Repeat the data exactly, with every line included.

BEGIN SUPPLIED RECORDS

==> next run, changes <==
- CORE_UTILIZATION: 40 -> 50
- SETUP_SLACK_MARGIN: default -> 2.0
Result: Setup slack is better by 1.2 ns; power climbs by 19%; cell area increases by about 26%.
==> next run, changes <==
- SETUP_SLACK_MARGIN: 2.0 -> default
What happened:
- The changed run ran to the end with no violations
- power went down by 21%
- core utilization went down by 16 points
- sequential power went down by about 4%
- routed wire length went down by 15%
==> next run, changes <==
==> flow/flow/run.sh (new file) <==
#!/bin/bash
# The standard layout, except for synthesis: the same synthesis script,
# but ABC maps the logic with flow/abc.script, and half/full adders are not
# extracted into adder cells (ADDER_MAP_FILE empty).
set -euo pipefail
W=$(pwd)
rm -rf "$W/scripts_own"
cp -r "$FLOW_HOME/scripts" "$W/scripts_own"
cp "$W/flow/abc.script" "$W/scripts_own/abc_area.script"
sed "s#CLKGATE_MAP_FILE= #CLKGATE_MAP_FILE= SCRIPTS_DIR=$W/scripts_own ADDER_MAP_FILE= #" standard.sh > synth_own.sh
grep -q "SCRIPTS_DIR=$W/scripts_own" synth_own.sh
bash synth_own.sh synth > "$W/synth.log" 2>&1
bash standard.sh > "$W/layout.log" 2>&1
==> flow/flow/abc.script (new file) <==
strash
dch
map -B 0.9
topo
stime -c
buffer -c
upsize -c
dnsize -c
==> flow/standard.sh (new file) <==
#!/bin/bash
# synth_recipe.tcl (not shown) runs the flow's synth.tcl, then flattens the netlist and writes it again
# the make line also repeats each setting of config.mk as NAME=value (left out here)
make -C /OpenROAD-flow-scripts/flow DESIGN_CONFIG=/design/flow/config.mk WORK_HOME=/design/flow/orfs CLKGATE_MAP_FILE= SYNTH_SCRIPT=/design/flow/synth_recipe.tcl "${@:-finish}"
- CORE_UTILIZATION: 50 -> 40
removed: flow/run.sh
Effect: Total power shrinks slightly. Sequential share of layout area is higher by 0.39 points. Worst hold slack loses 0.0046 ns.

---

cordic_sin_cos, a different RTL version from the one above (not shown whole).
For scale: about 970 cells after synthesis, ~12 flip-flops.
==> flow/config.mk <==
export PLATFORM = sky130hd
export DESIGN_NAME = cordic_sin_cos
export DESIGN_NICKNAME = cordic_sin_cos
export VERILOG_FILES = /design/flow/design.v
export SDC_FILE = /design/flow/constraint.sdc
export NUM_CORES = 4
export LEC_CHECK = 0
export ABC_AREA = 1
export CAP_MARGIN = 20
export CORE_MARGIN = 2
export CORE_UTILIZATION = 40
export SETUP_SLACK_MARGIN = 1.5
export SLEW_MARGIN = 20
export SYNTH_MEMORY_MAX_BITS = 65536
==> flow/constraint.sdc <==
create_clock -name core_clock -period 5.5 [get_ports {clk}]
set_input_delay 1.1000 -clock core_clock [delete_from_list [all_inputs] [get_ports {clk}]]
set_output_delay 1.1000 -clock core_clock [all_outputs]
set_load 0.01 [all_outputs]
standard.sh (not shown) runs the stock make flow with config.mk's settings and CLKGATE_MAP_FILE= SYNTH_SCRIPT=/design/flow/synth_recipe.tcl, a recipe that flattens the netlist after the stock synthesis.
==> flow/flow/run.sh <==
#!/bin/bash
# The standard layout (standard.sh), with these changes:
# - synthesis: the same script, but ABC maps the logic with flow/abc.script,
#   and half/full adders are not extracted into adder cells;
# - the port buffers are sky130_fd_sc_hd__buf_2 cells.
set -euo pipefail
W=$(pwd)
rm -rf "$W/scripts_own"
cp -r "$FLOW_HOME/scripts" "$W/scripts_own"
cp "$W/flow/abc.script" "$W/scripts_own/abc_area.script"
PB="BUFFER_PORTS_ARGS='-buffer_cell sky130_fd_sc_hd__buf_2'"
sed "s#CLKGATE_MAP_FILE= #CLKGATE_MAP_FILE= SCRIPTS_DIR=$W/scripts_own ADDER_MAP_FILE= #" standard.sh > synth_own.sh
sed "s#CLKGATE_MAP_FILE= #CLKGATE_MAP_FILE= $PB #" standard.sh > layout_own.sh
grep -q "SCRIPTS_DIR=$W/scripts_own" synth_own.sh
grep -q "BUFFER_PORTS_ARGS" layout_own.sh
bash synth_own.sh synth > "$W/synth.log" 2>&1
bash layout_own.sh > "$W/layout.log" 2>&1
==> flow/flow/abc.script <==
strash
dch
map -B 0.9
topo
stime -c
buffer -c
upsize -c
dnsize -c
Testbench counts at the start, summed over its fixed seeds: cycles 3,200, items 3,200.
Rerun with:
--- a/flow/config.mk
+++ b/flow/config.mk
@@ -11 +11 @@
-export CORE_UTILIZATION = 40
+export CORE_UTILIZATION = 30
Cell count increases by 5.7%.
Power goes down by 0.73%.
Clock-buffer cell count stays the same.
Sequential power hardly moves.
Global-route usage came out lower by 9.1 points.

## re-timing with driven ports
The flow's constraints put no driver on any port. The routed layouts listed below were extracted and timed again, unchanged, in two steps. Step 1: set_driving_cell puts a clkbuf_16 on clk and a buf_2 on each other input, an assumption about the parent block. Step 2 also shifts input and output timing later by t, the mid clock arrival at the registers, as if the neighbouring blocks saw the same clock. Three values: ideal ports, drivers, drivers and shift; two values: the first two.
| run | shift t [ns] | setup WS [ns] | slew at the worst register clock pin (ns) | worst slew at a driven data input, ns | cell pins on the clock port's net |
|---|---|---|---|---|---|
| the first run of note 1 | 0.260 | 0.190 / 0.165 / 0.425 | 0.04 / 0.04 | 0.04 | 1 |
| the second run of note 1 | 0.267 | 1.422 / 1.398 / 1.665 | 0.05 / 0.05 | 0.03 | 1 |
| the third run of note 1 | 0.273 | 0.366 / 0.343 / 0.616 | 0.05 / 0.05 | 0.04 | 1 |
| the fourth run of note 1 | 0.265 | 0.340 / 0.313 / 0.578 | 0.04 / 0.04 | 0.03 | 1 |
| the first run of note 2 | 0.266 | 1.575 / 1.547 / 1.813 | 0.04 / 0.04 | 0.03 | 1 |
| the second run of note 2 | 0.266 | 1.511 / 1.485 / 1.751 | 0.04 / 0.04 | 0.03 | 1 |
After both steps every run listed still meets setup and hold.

END SUPPLIED RECORDS

TASK ANSWER:
==> next run, changes <==
- CORE_UTILIZATION: 40 -> 50
- SETUP_SLACK_MARGIN: default -> 2.0
Result: Setup slack is better by 1.2 ns; power climbs by 19%; cell area increases by about 26%.
==> next run, changes <==
- SETUP_SLACK_MARGIN: 2.0 -> default
What happened:
- The changed run ran to the end with no violations
- power went down by 21%
- core utilization went down by 16 points
- sequential power went down by about 4%
- routed wire length went down by 15%
==> next run, changes <==
==> flow/flow/run.sh (new file) <==
#!/bin/bash
# The standard layout, except for synthesis: the same synthesis script,
# but ABC maps the logic with flow/abc.script, and half/full adders are not
# extracted into adder cells (ADDER_MAP_FILE empty).
set -euo pipefail
W=$(pwd)
rm -rf "$W/scripts_own"
cp -r "$FLOW_HOME/scripts" "$W/scripts_own"
cp "$W/flow/abc.script" "$W/scripts_own/abc_area.script"
sed "s#CLKGATE_MAP_FILE= #CLKGATE_MAP_FILE= SCRIPTS_DIR=$W/scripts_own ADDER_MAP_FILE= #" standard.sh > synth_own.sh
grep -q "SCRIPTS_DIR=$W/scripts_own" synth_own.sh
bash synth_own.sh synth > "$W/synth.log" 2>&1
bash standard.sh > "$W/layout.log" 2>&1
==> flow/flow/abc.script (new file) <==
strash
dch
map -B 0.9
topo
stime -c
buffer -c
upsize -c
dnsize -c
==> flow/standard.sh (new file) <==
#!/bin/bash
# synth_recipe.tcl (not shown) runs the flow's synth.tcl, then flattens the netlist and writes it again
# the make line also repeats each setting of config.mk as NAME=value (left out here)
make -C /OpenROAD-flow-scripts/flow DESIGN_CONFIG=/design/flow/config.mk WORK_HOME=/design/flow/orfs CLKGATE_MAP_FILE= SYNTH_SCRIPT=/design/flow/synth_recipe.tcl "${@:-finish}"
- CORE_UTILIZATION: 50 -> 40
removed: flow/run.sh
Effect: Total power shrinks slightly. Sequential share of layout area is higher by 0.39 points. Worst hold slack loses 0.0046 ns.

---

cordic_sin_cos, a different RTL version from the one above (not shown whole).
For scale: about 970 cells after synthesis, ~12 flip-flops.
==> flow/config.mk <==
export PLATFORM = sky130hd
export DESIGN_NAME = cordic_sin_cos
export DESIGN_NICKNAME = cordic_sin_cos
export VERILOG_FILES = /design/flow/design.v
export SDC_FILE = /design/flow/constraint.sdc
export NUM_CORES = 4
export LEC_CHECK = 0
export ABC_AREA = 1
export CAP_MARGIN = 20
export CORE_MARGIN = 2
export CORE_UTILIZATION = 40
export SETUP_SLACK_MARGIN = 1.5
export SLEW_MARGIN = 20
export SYNTH_MEMORY_MAX_BITS = 65536
==> flow/constraint.sdc <==
create_clock -name core_clock -period 5.5 [get_ports {clk}]
set_input_delay 1.1000 -clock core_clock [delete_from_list [all_inputs] [get_ports {clk}]]
set_output_delay 1.1000 -clock core_clock [all_outputs]
set_load 0.01 [all_outputs]
standard.sh (not shown) runs the stock make flow with config.mk's settings and CLKGATE_MAP_FILE= SYNTH_SCRIPT=/design/flow/synth_recipe.tcl, a recipe that flattens the netlist after the stock synthesis.
==> flow/flow/run.sh <==
#!/bin/bash
# The standard layout (standard.sh), with these changes:
# - synthesis: the same script, but ABC maps the logic with flow/abc.script,
#   and half/full adders are not extracted into adder cells;
# - the port buffers are sky130_fd_sc_hd__buf_2 cells.
set -euo pipefail
W=$(pwd)
rm -rf "$W/scripts_own"
cp -r "$FLOW_HOME/scripts" "$W/scripts_own"
cp "$W/flow/abc.script" "$W/scripts_own/abc_area.script"
PB="BUFFER_PORTS_ARGS='-buffer_cell sky130_fd_sc_hd__buf_2'"
sed "s#CLKGATE_MAP_FILE= #CLKGATE_MAP_FILE= SCRIPTS_DIR=$W/scripts_own ADDER_MAP_FILE= #" standard.sh > synth_own.sh
sed "s#CLKGATE_MAP_FILE= #CLKGATE_MAP_FILE= $PB #" standard.sh > layout_own.sh
grep -q "SCRIPTS_DIR=$W/scripts_own" synth_own.sh
grep -q "BUFFER_PORTS_ARGS" layout_own.sh
bash synth_own.sh synth > "$W/synth.log" 2>&1
bash layout_own.sh > "$W/layout.log" 2>&1
==> flow/flow/abc.script <==
strash
dch
map -B 0.9
topo
stime -c
buffer -c
upsize -c
dnsize -c
Testbench counts at the start, summed over its fixed seeds: cycles 3,200, items 3,200.
Rerun with:
--- a/flow/config.mk
+++ b/flow/config.mk
@@ -11 +11 @@
-export CORE_UTILIZATION = 40
+export CORE_UTILIZATION = 30
Cell count increases by 5.7%.
Power goes down by 0.73%.
Clock-buffer cell count stays the same.
Sequential power hardly moves.
Global-route usage came out lower by 9.1 points.

## re-timing with driven ports
The flow's constraints put no driver on any port. The routed layouts listed below were extracted and timed again, unchanged, in two steps. Step 1: set_driving_cell puts a clkbuf_16 on clk and a buf_2 on each other input, an assumption about the parent block. Step 2 also shifts input and output timing later by t, the mid clock arrival at the registers, as if the neighbouring blocks saw the same clock. Three values: ideal ports, drivers, drivers and shift; two values: the first two.
| run | shift t [ns] | setup WS [ns] | slew at the worst register clock pin (ns) | worst slew at a driven data input, ns | cell pins on the clock port's net |
|---|---|---|---|---|---|
| the first run of note 1 | 0.260 | 0.190 / 0.165 / 0.425 | 0.04 / 0.04 | 0.04 | 1 |
| the second run of note 1 | 0.267 | 1.422 / 1.398 / 1.665 | 0.05 / 0.05 | 0.03 | 1 |
| the third run of note 1 | 0.273 | 0.366 / 0.343 / 0.616 | 0.05 / 0.05 | 0.04 | 1 |
| the fourth run of note 1 | 0.265 | 0.340 / 0.313 / 0.578 | 0.04 / 0.04 | 0.03 | 1 |
| the first run of note 2 | 0.266 | 1.575 / 1.547 / 1.813 | 0.04 / 0.04 | 0.03 | 1 |
| the second run of note 2 | 0.266 | 1.511 / 1.485 / 1.751 | 0.04 / 0.04 | 0.03 | 1 |
After both steps every run listed still meets setup and hold.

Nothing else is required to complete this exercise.